**Aim of the exercise**
Once every line holding "reset" in the listing below has been found, give their number and nothing more.

(Records for processing)

--- src/flat_wrapper.sv ---
// flat-port wrapper written by rule: the top's interface ports become plain ports
module alu_issue_stage_flat import alu_issue_pkg::*;
  (clk, reset, flush, bus_in_valid, bus_in_instr, bus_in_rs_value, bus_in_rt_value, bus_out_ready, bus_in_ready, bus_out_valid, bus_alu_op, bus_alu_src1, bus_alu_src2, bus_dest_reg, bus_dest_we);
  alu_issue_if bus_i ();
  input  logic clk;
  input  logic reset;
  input  logic flush;
  input wire logic [$bits(bus_i.in_valid)-1:0] bus_in_valid;
  input wire logic [$bits(bus_i.in_instr)-1:0] bus_in_instr;
  input wire logic [$bits(bus_i.in_rs_value)-1:0] bus_in_rs_value;
  input wire logic [$bits(bus_i.in_rt_value)-1:0] bus_in_rt_value;
  input wire logic [$bits(bus_i.out_ready)-1:0] bus_out_ready;
  output wire logic [$bits(bus_i.in_ready)-1:0] bus_in_ready;
  output wire logic [$bits(bus_i.out_valid)-1:0] bus_out_valid;
  output wire logic [$bits(bus_i.alu_op)-1:0] bus_alu_op;
  output wire logic [$bits(bus_i.alu_src1)-1:0] bus_alu_src1;
  output wire logic [$bits(bus_i.alu_src2)-1:0] bus_alu_src2;
  output wire logic [$bits(bus_i.dest_reg)-1:0] bus_dest_reg;
  output wire logic [$bits(bus_i.dest_we)-1:0] bus_dest_we;
  assign bus_i.in_valid = bus_in_valid;
  assign bus_i.in_instr = bus_in_instr;
  assign bus_i.in_rs_value = bus_in_rs_value;
  assign bus_i.in_rt_value = bus_in_rt_value;
  assign bus_i.out_ready = bus_out_ready;
  assign bus_in_ready = bus_i.in_ready;
  assign bus_out_valid = bus_i.out_valid;
  assign bus_alu_op = bus_i.alu_op;
  assign bus_alu_src1 = bus_i.alu_src1;
  assign bus_alu_src2 = bus_i.alu_src2;
  assign bus_dest_reg = bus_i.dest_reg;
  assign bus_dest_we = bus_i.dest_we;
  alu_issue_stage u_core (.clk(clk), .reset(reset), .flush(flush), .bus(bus_i));
endmodule
--- config.mk ---
export PLATFORM = sky130hd
export DESIGN_NAME = alu_issue_stage_flat
export DESIGN_NICKNAME = d
export VERILOG_FILES = /design/src/rtl/alu_issue_pkg.sv /design/src/rtl/alu_issue_if.sv /design/src/rtl/alu_issue_decode.sv /design/src/rtl/alu_issue_stage.sv /design/src/flat_wrapper.sv
export SDC_FILE = /design/constraint.sdc
export NUM_CORES = 1
export LEC_CHECK = 0
export ABC_AREA = 1
export CORE_MARGIN = 1
export CORE_UTILIZATION = 48
export CTS_CLUSTER_SIZE = 25
export DETAILED_ROUTE_END_ITERATION = 16
export GPL_TIMING_DRIVEN = 0
export HOLD_SLACK_MARGIN = 0.03
export PLACE_DENSITY = 0.95
export SYNTH_ARGS = -nofsm -noshare
export SYNTH_HDL_FRONTEND = slang
export SYNTH_HIERARCHICAL = 1
export SYNTH_SLANG_ARGS = --single-unit
--- constraint.sdc ---
create_clock -name clk -period 7.5 [get_ports clk]
set_input_delay 1.5 -clock clk [delete_from_list [all_inputs] [get_ports clk]]
set_output_delay 1.5 -clock clk [all_outputs]
set_load 0.05 [all_outputs]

(End Records for processing)

**Task result**
3